Claim 22 has been analyzed and rejected according to claims 1, 21 above, and the combination of Hassan and Ravindran further teaches at least one chip (Hassan, at least one processor as a chip, para 25, and Ravindran, integrated into a chipset, para 117 or system-on-a-chip SoC, para 17).
Claim 2: the combination of Hassan and Ravindran further teaches, according to claim 1 above, wherein the to-be-detected audio signal comprises a plurality of audio frames (Hassan, framing input at 602 and audio frames are provided, para 69, and Ravindran, the audio signal is divided into frames, by 10ms frames by one example, para 25), and wherein determining that the acquisition scenario of the to-be-detected audio signal is the first scenario according to the to-be-detected audio signal (Hassan, the repair workshop scenario is determined in at least a speech enhancement, para 27 and Ravindran, one of the SNR ratio levels low, medium, and high, para 55) comprises:
inputting each of the plurality of audio frames into a scenario recognition model (Hassan, speech enhancement module 200 with DNN data 240A and DNN decoding unit 204 in fig. 4, and Ravindran, including compute SNR 404, classify sounds in audio data by type of sound 416, select parameter values depending on the SNR, etc., in fig. 4), to obtain scenario information of each audio frame (Ravindran, a-priori probability of acoustic events like heavy breathing, para 73 and frame or super-frame containing frames with each of 10ms to 30ms, para 49), wherein the scenario recognition model is a neural network model (Hassan, DNN training for the speech enhancement in fig. 5 and the speech enhancement includes at least DNN decoding unit 204 in fig. 4, and Ravindran, artificial neural network algorithms to classify the data, para 77) trained with audio frames in a plurality of scenarios (Hassan, trained by using training data include noisy speech sample and noise sample and through a DNN training for speech in fig. 5 and Ravindran, feature templates saved during the training for each class for the classification process, para 77) and configured to determine an acquisition scenario of an audio frame (Hassan, the repair workshop scenario is determined in at least a speech enhancement, para 27, and under such scenario, the clean speech 340 is derived in fig. 3 and Ravindran, SNR calculate 404 and classify sounds in audio data by type of sound 416 are used for determining scenarios including SNR levels low, medium, high and sound types discussed in claim 1 above), and wherein the scenario information of each audio frame indicates a probability that an acquisition scenario of each audio frame is each of the plurality of scenarios (Ravindran, the a-priori probability of acoustic events as values representing a relative frequency of such events in an environment of that type, para 73 and frame or super-frame containing frames with each of 10ms to 30ms, para 49); and
determining that the acquisition scenario of the to-be-detected audio signal is the first scenario in the plurality of scenarios according to the scenario information of each audio frame (Ravindran, such as heavy beathing scenario is determined based on whether the acoustic environment contains such events, para 73).

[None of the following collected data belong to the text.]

## src/hdl/dds_ctrl_pkg.sv

```systemverilog
package dds_ctrl_pkg;
    localparam int ACC_W = 32;
    localparam int PHASE_W = 12;
    localparam int WORD_W = 16;
    localparam int DATA_W = 32;
    localparam int ADDR_W = 8;
    localparam int PHASE_REGS = 4;
    localparam int SYNC_STAGES = 2;
    localparam logic [7:0] OFS_CTRL = 8'h00;
    localparam logic [7:0] OFS_FREQ_ZERO = 8'h04;
    localparam logic [7:0] OFS_FREQ_ONE = 8'h08;
    localparam logic [7:0] OFS_PHASE0 = 8'h0C;
    localparam logic [7:0] OFS_PHASE3 = 8'h18;
    localparam logic [7:0] OFS_WORD = 8'h1C;
    localparam logic [7:0] OFS_STATUS = 8'h20;
    localparam logic [7:0] OFS_ACC = 8'h24;
    localparam int CTRL_FREQ_SRC = 0;
    localparam int CTRL_FREQ_BIT = 1;
    localparam int CTRL_PHASE_SRC = 2;
    localparam int CTRL_PHASE_LSB = 3;
    localparam int CTRL_PHASE_MSB = 4;
    localparam int CTRL_W = 5;
    localparam logic [4:0] CTRL_RESET = 5'h00;
    localparam logic [31:0] FREQ_RESET = 32'h0000_0000;
    localparam logic [11:0] PHASE_RESET = 12'h000;
    localparam logic [15:0] WORD_RESET = 16'h0000;
    typedef enum logic [2:0] {
        ST_IDLE = 3'b001,
        ST_WAIT = 3'b010,
        ST_ANSWER = 3'b100
    } apb_state_t;
endpackage : dds_ctrl_pkg

```

## src/hdl/dds_ctrl_top.sv

```systemverilog
// Functional notes
// - Output frequency is a binary fraction of the master clock only.
// - One serial bit is captured on each falling shift clock edge while frame sync is low.
// - Sixteen serial bits are assembled into one word.
// - Frame sync low starts a new word.
// - Accumulator step comes from frequency word zero or one.
// - Frequency choice comes from the pin or a control bit.
// - The frequency choice pin is sampled on rising master clock edges.
// - Pin changes at an edge may switch a cycle early or late.
// - Four phase offsets; the chosen one is added before the cosine table.
// - Phase offset choice comes from the two phase pins.
// - Alternatively phase offset choice comes from two control bits.
// - Phase pins sampled on rising edges; edge changes shift by a cycle.
// - 32-bit accumulator adds the selected word every master clock cycle with clk_en high.
// - 12-bit offsets add to the accumulator's most significant bits.
// - Switching frequency words keeps accumulator phase continuous.
`timescale 1ns/1ps
module dds_ctrl_top
    import dds_ctrl_pkg::*;
#(
    parameter int ACC_WIDTH = ACC_W,
    parameter int OFS_WIDTH = PHASE_W
) (
    input wire logic sys_clk,
    input wire logic rst,
    input wire logic clk_en,
    input wire logic psel,
    input wire logic penable,
    input wire logic pwrite,
    input wire logic [ADDR_W-1:0] paddr,
    input wire logic [DATA_W-1:0] pwdata,
    output logic [DATA_W-1:0] prdata,
    output logic pready,
    output logic pslverr,
    input wire logic serial_shift_clock,
    input wire logic serial_input_line,
    input wire logic word_frame_sync,
    input wire logic freq_reg_choice,
    input wire logic phase_choice_lsb,
    input wire logic phase_choice_msb,
    output logic [OFS_WIDTH-1:0] cos_table_addr,
    output logic active_freq_sel,
    output logic [1:0] active_phase_sel
);
    initial begin
        if (ACC_WIDTH != 32 || OFS_WIDTH != 12) begin
            $error("dds_ctrl_top: only a 32-bit accumulator and 12-bit offsets");
        end
    end

    apb_state_t state, next_state;
    logic [CTRL_W-1:0] ctrl, next_ctrl;
    logic [ACC_WIDTH-1:0] freq_word_zero, next_freq_word_zero;
    logic [ACC_WIDTH-1:0] freq_word_one, next_freq_word_one;
    logic [ACC_WIDTH-1:0] acc, next_acc, active_step;
    logic [OFS_WIDTH-1:0] acc_msb_d, next_acc_msb_d, next_cos_table_addr;
    logic [OFS_WIDTH-1:0] offset_rd, reg_rd;
    logic [2:0] pin_s1, pin_s2;
    logic next_active_freq_sel;
    logic [1:0] next_active_phase_sel;
    logic [DATA_W-1:0] next_prdata, read_mux;
    logic next_pready, next_pslverr;
    logic [WORD_W-1:0] rx_word, last_word, next_last_word;
    logic rx_done;
    logic [7:0] word_count, next_word_count;
    logic bus_take, bus_write, addr_ok, phase_hit;
    logic [1:0] phase_slot;

    serial_word_rx #(
        .WIDTH(WORD_W)
    ) u_rx (
        .sys_clk(sys_clk),
        .rst(rst),
        .clk_en(clk_en),
        .serial_shift_clock(serial_shift_clock),
        .serial_input_line(serial_input_line),
        .word_frame_sync(word_frame_sync),
        .word_data(rx_word),
        .word_done(rx_done)
    );

    phase_offset_bank #(
        .DEPTH(PHASE_REGS),
        .WIDTH(OFS_WIDTH)
    ) u_bank (
        .sys_clk(sys_clk),
        .rst(rst),
        .clk_en(clk_en),
        .wr_en(bus_write && phase_hit),
        .wr_addr(phase_slot),
        .wr_data(pwdata[OFS_WIDTH-1:0]),
        .rd_addr_a(active_phase_sel),
        .rd_data_a(offset_rd),
        .rd_addr_b(phase_slot),
        .rd_data_b(reg_rd)
    );

    // Bus slave: access phase waits two cycles, the second one for the bank read,
    // then pready is high for one cycle
    always_comb begin
        phase_hit = paddr >= OFS_PHASE0 && paddr <= OFS_PHASE3 && paddr[1:0] == 2'b00;
        phase_slot = 2'((paddr - OFS_PHASE0) >> 2);
        addr_ok = phase_hit;
        unique case (paddr)
            OFS_CTRL, OFS_FREQ_ZERO, OFS_FREQ_ONE, OFS_WORD, OFS_STATUS, OFS_ACC: addr_ok = 1'b1;
            default: ;
        endcase
        bus_take = state == ST_ANSWER && psel && penable;
        bus_write = bus_take && pwrite && addr_ok;
        read_mux = '0;
        if (phase_hit) begin
            read_mux = DATA_W'(reg_rd);
        end
        unique case (paddr)
            OFS_CTRL: read_mux = DATA_W'(ctrl);
            OFS_FREQ_ZERO: read_mux = freq_word_zero;
            OFS_FREQ_ONE: read_mux = freq_word_one;
            OFS_WORD: read_mux = DATA_W'(last_word);
            OFS_STATUS: read_mux = DATA_W'({word_count, active_freq_sel, active_phase_sel});
            OFS_ACC: read_mux = acc;
            default: ;
        endcase
        next_state = state;
        next_pready = 1'b0;
        next_pslverr = 1'b0;
        next_prdata = prdata;
        unique case (state)
            ST_IDLE: begin
                if (psel && penable) begin
                    next_state = ST_WAIT;
                end
            end
            ST_WAIT: begin
                next_state = ST_ANSWER;
                next_pready = 1'b1;
                next_pslverr = ~addr_ok;
                next_prdata = (pwrite || !addr_ok) ? '0 : read_mux;
            end
            ST_ANSWER: begin
                next_state = ST_IDLE;
            end
            default: begin
                next_state = ST_IDLE;
            end
        endcase
    end

    always_ff @(posedge sys_clk or posedge rst) begin
        if (rst) begin
            state <= ST_IDLE;
            pready <= 1'b0;
            pslverr <= 1'b0;
            prdata <= '0;
        end else if (clk_en) begin
            state <= next_state;
            pready <= next_pready;
            pslverr <= next_pslverr;
            prdata <= next_prdata;
        end
    end

    always_comb begin
        next_ctrl = ctrl;
        next_freq_word_zero = freq_word_zero;
        next_freq_word_one = freq_word_one;
        if (bus_write && paddr == OFS_CTRL) begin
            next_ctrl = pwdata[CTRL_W-1:0];
        end
        if (bus_write && paddr == OFS_FREQ_ZERO) begin
            next_freq_word_zero = pwdata;
        end
        if (bus_write && paddr == OFS_FREQ_ONE) begin
            next_freq_word_one = pwdata;
        end
        next_last_word = rx_done ? rx_word : last_word;
        next_word_count = rx_done ? word_count + 8'd1 : word_count;
    end

    always_ff @(posedge sys_clk or posedge rst) begin
        if (rst) begin
            ctrl <= CTRL_RESET;
            freq_word_zero <= FREQ_RESET;
            freq_word_one <= FREQ_RESET;
            last_word <= WORD_RESET;
            word_count <= 8'h00;
        end else if (clk_en) begin
            ctrl <= next_ctrl;
            freq_word_zero <= next_freq_word_zero;
            freq_word_one <= next_freq_word_one;
            last_word <= next_last_word;
            word_count <= next_word_count;
        end
    end

    // Selection pins: two-stage sync, then the chosen source is registered.
    // A pin moving at an edge lands one cycle either way.
    always_comb begin
        if (ctrl[CTRL_FREQ_SRC]) begin
            next_active_freq_sel = ctrl[CTRL_FREQ_BIT];
        end else begin
            next_active_freq_sel = pin_s2[2];
        end
        if (ctrl[CTRL_PHASE_SRC]) begin
            next_active_phase_sel = {ctrl[CTRL_PHASE_MSB], ctrl[CTRL_PHASE_LSB]};
        end else begin
            next_active_phase_sel = pin_s2[1:0];
        end
    end

    always_ff @(posedge sys_clk or posedge rst) begin
        if (rst) begin
            pin_s1 <= 3'h0;
            pin_s2 <= 3'h0;
            active_freq_sel <= 1'b0;
            active_phase_sel <= 2'b00;
        end else if (clk_en) begin
            pin_s1 <= {freq_reg_choice, phase_choice_msb, phase_choice_lsb};
            pin_s2 <= pin_s1;
            active_freq_sel <= next_active_freq_sel;
            active_phase_sel <= next_active_phase_sel;
        end
    end

    // Accumulator is never cleared on a switch, so phase stays continuous
    always_comb begin
        active_step = active_freq_sel ? freq_word_one : freq_word_zero;
        next_acc = acc + active_step;
        next_acc_msb_d = acc[ACC_WIDTH-1 -: OFS_WIDTH];
        next_cos_table_addr = acc_msb_d + offset_rd;
    end

    always_ff @(posedge sys_clk or posedge rst) begin
        if (rst) begin
            acc <= '0;
            acc_msb_d <= '0;
            cos_table_addr <= '0;
        end else if (clk_en) begin
            acc <= next_acc;
            acc_msb_d <= next_acc_msb_d;
            cos_table_addr <= next_cos_table_addr;
        end
    end

    // Datapath and clock-enable checks
    acc_step_a: assert property (@(posedge sys_clk) disable iff (rst)
        $past(clk_en) |-> acc == $past(acc) + $past(active_step))
        else $error("accumulator did not add the step");

    freq_zero_step_a: assert property (@(posedge sys_clk) disable iff (rst)
        $past(clk_en) && !$past(active_freq_sel) |-> acc == $past(acc) + $past(freq_word_zero))
        else $error("word zero not added while selected");

    freq_one_step_a: assert property (@(posedge sys_clk) disable iff (rst)
        $past(clk_en) && $past(active_freq_sel) |-> acc == $past(acc) + $past(freq_word_one))
        else $error("word one not added while selected");

    acc_hold_a: assert property (@(posedge sys_clk) disable iff (rst)
        !$past(clk_en) |-> $stable(acc))
        else $error("accumulator moved while disabled");

    msb_pipe_a: assert property (@(posedge sys_clk) disable iff (rst)
        $past(clk_en) |-> acc_msb_d == $past(acc[ACC_WIDTH-1 -: OFS_WIDTH]))
        else $error("accumulator msbs not taken");

    cos_sum_a: assert property (@(posedge sys_clk) disable iff (rst)
        $past(clk_en) |-> cos_table_addr == $past(acc_msb_d) + $past(offset_rd))
        else $error("cosine address is not msbs plus offset");

    // Selection path checks
    freq_pin_a: assert property (@(posedge sys_clk) disable iff (rst)
        $past(clk_en) && !$past(ctrl[CTRL_FREQ_SRC]) |-> active_freq_sel == $past(pin_s2[2]))
        else $error("frequency pin not followed");

    freq_bit_a: assert property (@(posedge sys_clk) disable iff (rst)
        $past(clk_en) && $past(ctrl[CTRL_FREQ_SRC]) |-> active_freq_sel == $past(ctrl[CTRL_FREQ_BIT]))
        else $error("frequency bit not followed");

    phase_pin_a: assert property (@(posedge sys_clk) disable iff (rst)
        $past(clk_en) && !$past(ctrl[CTRL_PHASE_SRC]) |-> active_phase_sel == $past(pin_s2[1:0]))
        else $error("phase pins not followed");

    phase_bit_a: assert property (@(posedge sys_clk) disable iff (rst)
        $past(clk_en) && $past(ctrl[CTRL_PHASE_SRC])
        |-> active_phase_sel == {$past(ctrl[CTRL_PHASE_MSB]), $past(ctrl[CTRL_PHASE_LSB])})
        else $error("phase bits not followed");

    sel_hold_a: assert property (@(posedge sys_clk) disable iff (rst)
        !$past(clk_en) |-> $stable(active_freq_sel) && $stable(active_phase_sel))
        else $error("selection moved while disabled");

    sync_pins_a: assert property (@(posedge sys_clk) disable iff (rst)
        $past(clk_en) |-> pin_s2 == $past(pin_s1))
        else $error("pin synchroniser skipped a stage");

    // Bus slave checks
    ready_pulse_a: assert property (@(posedge sys_clk) disable iff (rst)
        pready && clk_en |=> !pready)
        else $error("pready held more than one cycle");

    answer_gap_a: assert property (@(posedge sys_clk) disable iff (rst)
        pready && clk_en |=> state == ST_IDLE)
        else $error("slave not idle after answer");

    ready_state_a: assert property (@(posedge sys_clk) disable iff (rst)
        pready |-> state == ST_ANSWER)
        else $error("pready outside answer state");

    err_ready_a: assert property (@(posedge sys_clk) disable iff (rst)
        pslverr |-> pready)
        else $error("error flag without pready");

    write_data_a: assert property (@(posedge sys_clk) disable iff (rst)
        pready && pwrite |-> prdata == '0)
        else $error("read data not zero on a write");

    err_data_a: assert property (@(posedge sys_clk) disable iff (rst)
        pslverr |-> prdata == '0)
        else $error("read data not zero on an error");

    // Register write and serial word checks
    freq_write_a: assert property (@(posedge sys_clk) disable iff (rst)
        clk_en && bus_write && paddr == OFS_FREQ_ZERO |=> freq_word_zero == $past(pwdata))
        else $error("frequency word zero write lost");

    freq_one_write_a: assert property (@(posedge sys_clk) disable iff (rst)
        clk_en && bus_write && paddr == OFS_FREQ_ONE |=> freq_word_one == $past(pwdata))
        else $error("frequency word one write lost");

    ctrl_write_a: assert property (@(posedge sys_clk) disable iff (rst)
        clk_en && bus_write && paddr == OFS_CTRL |=> ctrl == $past(pwdata[CTRL_W-1:0]))
        else $error("control write lost");

    bad_write_a: assert property (@(posedge sys_clk) disable iff (rst)
        clk_en && bus_take && pwrite && !addr_ok
        |=> $stable(ctrl) && $stable(freq_word_zero) && $stable(freq_word_one))
        else $error("unmapped write changed a register");

    word_store_a: assert property (@(posedge sys_clk) disable iff (rst)
        clk_en && rx_done |=> last_word == $past(rx_word))
        else $error("received word not stored");

    word_count_a: assert property (@(posedge sys_clk) disable iff (rst)
        clk_en && rx_done |=> word_count == $past(word_count) + 8'd1)
        else $error("word count not advanced");
endmodule : dds_ctrl_top

```

## src/hdl/serial_word_rx.sv

```systemverilog
`timescale 1ns/1ps
module serial_word_rx
    import dds_ctrl_pkg::*;
#(
    parameter int WIDTH = WORD_W
) (
    input wire logic sys_clk,
    input wire logic rst,
    input wire logic clk_en,
    input wire logic serial_shift_clock,
    input wire logic serial_input_line,
    input wire logic word_frame_sync,
    output logic [WIDTH-1:0] word_data,
    output logic word_done
);
    initial begin
        if (WIDTH < 2 || WIDTH > 32) $error("serial_word_rx: WIDTH out of range");
    end

    // Order in vectors: clock, data, frame
    logic [2:0] pin_s1, pin_s2;
    logic sclk_prev, next_sclk_prev;
    logic [WIDTH-1:0] shift, next_shift, next_word_data;
    logic [4:0] bit_count, next_bit_count;
    logic next_word_done;
    logic fall;

    always_comb begin
        fall = sclk_prev & ~pin_s2[2];
        next_sclk_prev = pin_s2[2];
        next_shift = shift;
        next_bit_count = bit_count;
        next_word_data = word_data;
        next_word_done = 1'b0;
        if (pin_s2[0]) begin
            next_bit_count = 5'd0;
        end else if (fall) begin
            next_shift = {shift[WIDTH-2:0], pin_s2[1]};
            if (bit_count == 5'(WIDTH - 1)) begin
                next_word_data = {shift[WIDTH-2:0], pin_s2[1]};
                next_word_done = 1'b1;
                next_bit_count = 5'd0;
            end else begin
                next_bit_count = bit_count + 5'd1;
            end
        end
    end

    always_ff @(posedge sys_clk or posedge rst) begin
        if (rst) begin
            pin_s1 <= 3'h7;
            pin_s2 <= 3'h7;
            sclk_prev <= 1'b1;
            shift <= '0;
            bit_count <= 5'd0;
            word_data <= '0;
            word_done <= 1'b0;
        end else if (clk_en) begin
            pin_s1 <= {serial_shift_clock, serial_input_line, word_frame_sync};
            pin_s2 <= pin_s1;
            sclk_prev <= next_sclk_prev;
            shift <= next_shift;
            bit_count <= next_bit_count;
            word_data <= next_word_data;
            word_done <= next_word_done;
        end
    end

    word_len_a: assert property (@(posedge sys_clk) disable iff (rst)
        $rose(word_done) |-> $past(bit_count) == 5'(WIDTH - 1))
        else $error("word completed after wrong bit count");
    frame_clear_a: assert property (@(posedge sys_clk) disable iff (rst)
        $past(clk_en) && $past(pin_s2[0]) |-> bit_count == 5'd0)
        else $error("bit count not cleared while frame high");
endmodule : serial_word_rx

```

## src/hdl/phase_offset_bank.sv

```systemverilog
`timescale 1ns/1ps
module phase_offset_bank
    import dds_ctrl_pkg::*;
#(
    parameter int DEPTH = PHASE_REGS,
    parameter int WIDTH = PHASE_W
) (
    input wire logic sys_clk,
    input wire logic rst,
    input wire logic clk_en,
    input wire logic wr_en,
    input wire logic [1:0] wr_addr,
    input wire logic [WIDTH-1:0] wr_data,
    input wire logic [1:0] rd_addr_a,
    output logic [WIDTH-1:0] rd_data_a,
    input wire logic [1:0] rd_addr_b,
    output logic [WIDTH-1:0] rd_data_b
);
    initial begin
        if (DEPTH != 4 || WIDTH < 1) $error("phase_offset_bank: unsupported size");
    end

    logic [WIDTH-1:0] mem [DEPTH];
    logic [WIDTH-1:0] next_rd_a, next_rd_b;

    for (genvar i = 0; i < DEPTH; i++) begin : g_entry
        logic [WIDTH-1:0] next_entry;
        always_comb begin
            next_entry = mem[i];
            if (wr_en && wr_addr == 2'(i)) begin
                next_entry = wr_data;
            end
        end
        always_ff @(posedge sys_clk or posedge rst) begin
            if (rst) begin
                mem[i] <= WIDTH'(PHASE_RESET);
            end else if (clk_en) begin
                mem[i] <= next_entry;
            end
        end
    end

    always_comb begin
        next_rd_a = mem[rd_addr_a];
        next_rd_b = mem[rd_addr_b];
    end

    always_ff @(posedge sys_clk or posedge rst) begin
        if (rst) begin
            rd_data_a <= '0;
            rd_data_b <= '0;
        end else if (clk_en) begin
            rd_data_a <= next_rd_a;
            rd_data_b <= next_rd_b;
        end
    end
endmodule : phase_offset_bank

```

Claim 4: the combination of Hassan and Ravindran further teaches, according to claim 2 above, wherein the scenario recognition model is trained based on audio frames in at least one of a road scenario, a subway scenario, a home scenario, or an office scenario (Hassan, repair workshop scenario, para 27, and the discussion in claim 1 above, and Ravindran, background noise type includes traffic, or other vehicle noise, para 35).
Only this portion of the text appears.